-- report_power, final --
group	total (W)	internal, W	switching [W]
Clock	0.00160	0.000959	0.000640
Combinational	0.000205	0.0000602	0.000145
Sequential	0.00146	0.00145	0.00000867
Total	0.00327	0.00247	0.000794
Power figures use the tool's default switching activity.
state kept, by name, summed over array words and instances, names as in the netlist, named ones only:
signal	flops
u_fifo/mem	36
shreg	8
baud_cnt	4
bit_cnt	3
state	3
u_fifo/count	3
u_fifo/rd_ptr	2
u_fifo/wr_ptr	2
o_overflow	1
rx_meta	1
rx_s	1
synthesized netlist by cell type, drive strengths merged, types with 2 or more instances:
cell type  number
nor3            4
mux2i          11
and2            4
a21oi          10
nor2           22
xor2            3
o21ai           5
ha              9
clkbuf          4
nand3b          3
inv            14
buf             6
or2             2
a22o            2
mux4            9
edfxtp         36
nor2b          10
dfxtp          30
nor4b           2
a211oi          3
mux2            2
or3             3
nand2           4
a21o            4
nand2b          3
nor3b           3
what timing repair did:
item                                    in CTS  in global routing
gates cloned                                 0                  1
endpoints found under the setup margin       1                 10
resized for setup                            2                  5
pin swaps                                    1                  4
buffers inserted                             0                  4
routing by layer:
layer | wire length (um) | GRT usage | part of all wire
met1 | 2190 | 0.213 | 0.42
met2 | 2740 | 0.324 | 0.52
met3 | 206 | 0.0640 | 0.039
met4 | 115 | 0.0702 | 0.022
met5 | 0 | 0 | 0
$ cat src/rtl/sw_debounce_sync.sv
// -----------------------------------------------------------------------------
// sw_debounce_sync
//   Conditions the raw board slide switches before they reach the 4-bit adder
//   and LED display path. Each switch bit is synchronised into the clk domain
//   by a two-flop chain. It is then debounced on its own, and only settled
//   levels are presented on sw_stable. Registered edge pulses tell downstream
//   logic when a settled level has changed.
//
// Ports
//   clk         in   1      system clock, all state on the rising edge
//   reset       in   1      asynchronous, active-high; clears all state at once
//   sw_raw      in   WIDTH  raw switch levels, asynchronous to clk, may bounce
//   sw_stable   out  WIDTH  debounced levels ([3:0] -> adder a, [7:4] -> adder b)
//   sw_rise     out  WIDTH  1-cycle pulse per bit whose sw_stable went 0->1
//   sw_fall     out  WIDTH  1-cycle pulse per bit whose sw_stable went 1->0
//   sw_changed  out  1      1-cycle pulse, OR of all rise/fall bits that cycle
//
// Parameters
//   WIDTH            number of switch bits conditioned
//   DEBOUNCE_CYCLES  consecutive cycles a new level must hold (>= 2)
//   CNT_W            counter width, 2**CNT_W > DEBOUNCE_CYCLES-1
// -----------------------------------------------------------------------------
module sw_debounce_sync #(
  parameter int WIDTH           = 8,
  parameter int DEBOUNCE_CYCLES = 1000000,
  parameter int CNT_W           = 20
) (
  input  logic             clk,
  input  logic             reset,
  input  logic [WIDTH-1:0] sw_raw,
  output logic [WIDTH-1:0] sw_stable,
  output logic [WIDTH-1:0] sw_rise,
  output logic [WIDTH-1:0] sw_fall,
  output logic             sw_changed
);

  // Terminal count. A mismatch seen while the counter holds this value is the
  // DEBOUNCE_CYCLES-th consecutive mismatch, so the bit flips on that edge.
  localparam logic [CNT_W-1:0] CNT_LAST = CNT_W'(DEBOUNCE_CYCLES - 1);

  logic [WIDTH-1:0] sync1;
  logic [WIDTH-1:0] sync2;
  logic [CNT_W-1:0] cnt [WIDTH];

  logic [WIDTH-1:0] mismatch;
  logic [WIDTH-1:0] at_last;
  logic [WIDTH-1:0] flip;

  // Per-bit decode of the current state. Only sync2 feeds the logic, so sw_raw
  // has no combinational path to any output.
  always_comb begin
    // NOTE: every always_comb output gets a default first, so no path can leave a latch behind.
    at_last = '0;
    for (int i = 0; i < WIDTH; i++) begin
      at_last[i] = (cnt[i] == CNT_LAST);
    end
    mismatch = sync2 ^ sw_stable;
    flip     = mismatch & at_last;
  end

  // NOTE: sequential state uses non-blocking assignments only, so each register reads pre-edge values.
  always_ff @(posedge clk or posedge reset) begin
    if (reset) begin
      sync1      <= '0;
      sync2      <= '0;
      sw_stable  <= '0;
      sw_rise    <= '0;
      sw_fall    <= '0;
      sw_changed <= 1'b0;
      // NOTE: the counter array is ordinary flops and not a RAM, so it is reset like any other state.
      for (int i = 0; i < WIDTH; i++) begin
        cnt[i] <= '0;
      end
    end else begin
      sync1 <= sw_raw;
      sync2 <= sync1;

      // A match, a bounce back, or a completed flip restarts the count.
      // For this reason the counter never runs past CNT_LAST.
      for (int i = 0; i < WIDTH; i++) begin
        if (!mismatch[i] || at_last[i]) begin
          cnt[i] <= '0;
        end else begin
          cnt[i] <= cnt[i] + 1'b1;
        end
      end

      // A flipping bit takes the sync2 level. The pulses are rebuilt on every
      // edge, so each one lasts exactly one cycle.
      sw_stable  <= sw_stable ^ flip;
      sw_rise    <= flip & sync2;
      sw_fall    <= flip & ~sync2;
      sw_changed <= |flip;
    end
  end

endmodule
$ cat config.mk
export PLATFORM = sky130hd
export DESIGN_NAME = sw_debounce_sync
export DESIGN_NICKNAME = d
export VERILOG_FILES = /design/src/rtl/sw_debounce_sync.sv
export SDC_FILE = /design/constraint.sdc
export NUM_CORES = 1
export LEC_CHECK = 0
export ABC_AREA = 1
export CORE_MARGIN = 2
export CORE_UTILIZATION = 30
export CTS_CLUSTER_DIAMETER = 50
export DETAILED_ROUTE_END_ITERATION = 8
export PLACE_DENSITY = 0.51
export SYNTH_ARGS = -nofsm -noshare
export SYNTH_HDL_FRONTEND = slang
export SYNTH_SLANG_ARGS = --single-unit
$ cat constraint.sdc
create_clock -name clk -period 12.31 [get_ports clk]
set_input_delay 1.8465 -clock clk [delete_from_list [all_inputs] [get_ports clk]]
set_output_delay 1.8465 -clock clk [all_outputs]
set_load 0.01 [all_outputs]
==> metrics.txt <==
status completed; Critical Path Source reset; worst-margin pin slew 0.9957 ns; M3 GR Usage 2.208%; worst hold slack 0.3421 ns; DRT antenna net count 0; Crit Path Category input pin to asynchronous set/reset pin; syn_area_per_cell 7.894 sq um; Initial Util 30.27%; pre-CTS setup slack 8.164 ns; busiest grt layer met2; worst setup margin 8.876 ns; CTS root buf clkbuf_16; max-slew violations 0; post_cts resized 0; flop2flop setup slack 10.28 ns; met1 global-route usage 17.73%; Sink Count 201; # hold bufs at CTS 0; H-tree levels 1; via count 8160; Crit path largest cell delay 0.86 ns; Die Area 36190 sq um; first-pass GRT wire length 38410 um; CP bufs+invs 3; clk_skew 0.01673 ns; CP Depth 3; RSZ-0062 raised after global routing false; worst vdd ir 0.1298 mV; synth top area cells dfrtp_1 (48%), nor2_1 (12%), nand2_1 (10%), inv_1 (4.7%), xor2_1 (4.4%); CTS tree built; vias in the first global route 7993; HP Class flop to flop; grt met2 use 19.88%; setup violators final 0; row count 68; Finished Cell Area 12290 sq um; number of port buffers 34; nets 1394; Tmin final 3.434 ns; Hold Vio Cnt, Final 0; R2R depth 6; final wirelength 21600 um; gr usage total 12.52%; Inserted Clock Buffers 30; WP data required 12.83 ns; Ys Warns 0; fin crit share 27.90%; TNS Setup 0 ns; Seq/Total Area, Yosys 48.35%; syn_nets 1336; pwr/cell area 131.3 nW/um^2; initial antenna violation count 0; Die Wd 190.2 um; type of element capturing the critical path asynchronous set/reset pin; Post-CTS Setup Inserts 0; fin cells 1852; DR vias/cell 4.406; LEAKAGE 5.080 nW; worst r2r src cnt[40]; kind of cell adding the most delay to the critical path buffers and inverters; mapped cell area 10400 sq um; area leader, netlist dfrtp_1; Die Y 190.2 um; Synth top area share 48.35%; Critical Path, Cell by Cell clkdlybuf4s50_1, inv_8, buf_4; Clock Pin Slew Worst Setup and Hold Paths 0.05 ns; WL/cell 11.66 um; largest net degree at the start of global routing 125; # fillers 3632; Crit-path slowest cell buf_4; Highest Clock Rate 0.2912 GHz; I/O pins 35; Worst slew margin 33.62%; Area after DPL 11230 sq um; Worst Setup EP cnt[149]; Remaining Overflow, GRT 0; Max Fanout on Critical Path 124; Tot Pwr 1.615 mW; Finished Core Util 35.76%; clk buf depth 3; Diodes inserted 0; CP arrival 3.95 ns; synthesized flop and latch total 201; Netlist cell types 34; worst skew pair latency 0.54 ns; DRC violations left 0; max_cap viols 0; worst flop-to-flop path endpoint cnt[57]; RePlAce Congestion 0.8162; proportion of layout cells with a drive suffix above 1 7.373%; DP HPWL 15030 um; area grow syn2layout 18.15%; First-pass DRT Iterations 4; Cells after Synth 1318; Worst Setup Start Kind input pin; core area 34370 sq um; Worst Hold Path Cells 0; cell total after placement 1799; Starting DRT DRC Count 452
==> cells in the mapped netlist (all sizes together) <==
master,n
a31oi,2
and3,1
o31ai,1
nand3b,2
dfrtp,201
nand3,103
buf,9
nor4,1
xnor2,13
ha,8
nor3,78
inv,131
a21oi,17
nor2,336
nand4,25
o21bai,7
nand2,292
o21ai,14
or2,3
xor2,54
nor2b,1
nor3b,19
==> area by class of cell <==
cell class / count / area [sq um] / share of cell area, %
Clock buffer: 40 / 859.6 / 6.993
Timing Repair Buffer: 35 / 347.8 / 2.830
Tap cell: 455 / 569.3 / 4.632
Clock inverter: 13 / 201.4 / 1.639
Multi-Input combinational cell: 977 / 4785 / 38.93
Sequential cell: 201 / 5030 / 40.92
Inverter: 131 / 499.2 / 4.061
==> layer usage <==
metal | vias up | share of wire, %
met3 | 25 | 3.7
li1 | 4296 | -
met5 | - | 0
met4 | 0 | 1.7
met2 | 100 | 44
met1 | 3739 | 50
==> logic make-up after synthesis <==
family / count (synthesis) / share of synthesized area [%]
AOI/OAI and AO/OA: 41 / 2.189
DFF: 201 / 48.35
buffers and inverters: 140 / 5.664
xor gates and xnor gates: 67 / 5.785
and+or+nand+nor: 861 / 37.05
adders and majority gates: 8 / 0.9622
==> power by group <==
part	switching, mW	internal [mW]	leakage (nW)
registers	0.00835	0.670	2.75
clock network	0.305	0.590	0.526
logic	0.0301	0.0104	1.80
total	0.343	1.27	5.08
==> flip-flops by register name (all words and copies together) (netlist names), named ones only <==
name / count
sw_fall: 8
sync2: 8
sync1: 8
sw_changed: 1
cnt: 160
sw_rise: 8
==> placed cells by master, fill, tap and decap left out, drive strengths merged, types with 2 or more instances in the layout <==
cell           count
nand4             25
a31oi              2
nor3              78
nor3b             19
xnor2             13
o21bai             7
clkdlybuf4s50     34
clkinv             6
nor2             336
inv              133
dfrtp            201
nand3            103
or2                3
nand2            292
xor2              54
bufinv             5
a21oi             17
o21ai             14
clkbuf            40
nand3b             2
ha                 8
==> worst min-delay path by stage <==
stage          slack, ns  startpoint  endpoint
6_report            0.34    sync1[1]  sync2[1]
3_3_place_gp        0.33    sync1[0]  sync2[0]
2_1_floorplan       0.33    sync1[0]  sync2[0]
3_5_place_dp        0.34    sync1[0]  sync2[0]
4_1_cts             0.35    sync1[1]  sync2[1]
5_1_grt             0.35    sync1[1]  sync2[1]
Note: power is estimated with default switching activity, not from simulation.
= = = = =
Assigned task
Only the lines from the first one of the listing up to and including the line where "resized for setup" appears are wanted, reproduced exactly.

Your response
-- report_power, final --
group	total (W)	internal, W	switching [W]
Clock	0.00160	0.000959	0.000640
Combinational	0.000205	0.0000602	0.000145
Sequential	0.00146	0.00145	0.00000867
Total	0.00327	0.00247	0.000794
Power figures use the tool's default switching activity.
state kept, by name, summed over array words and instances, names as in the netlist, named ones only:
signal	flops
u_fifo/mem	36
shreg	8
baud_cnt	4
bit_cnt	3
state	3
u_fifo/count	3
u_fifo/rd_ptr	2
u_fifo/wr_ptr	2
o_overflow	1
rx_meta	1
rx_s	1
synthesized netlist by cell type, drive strengths merged, types with 2 or more instances:
cell type  number
nor3            4
mux2i          11
and2            4
a21oi          10
nor2           22
xor2            3
o21ai           5
ha              9
clkbuf          4
nand3b          3
inv            14
buf             6
or2             2
a22o            2
mux4            9
edfxtp         36
nor2b          10
dfxtp          30
nor4b           2
a211oi          3
mux2            2
or3             3
nand2           4
a21o            4
nand2b          3
nor3b           3
what timing repair did:
item                                    in CTS  in global routing
gates cloned                                 0                  1
endpoints found under the setup margin       1                 10
resized for setup                            2                  5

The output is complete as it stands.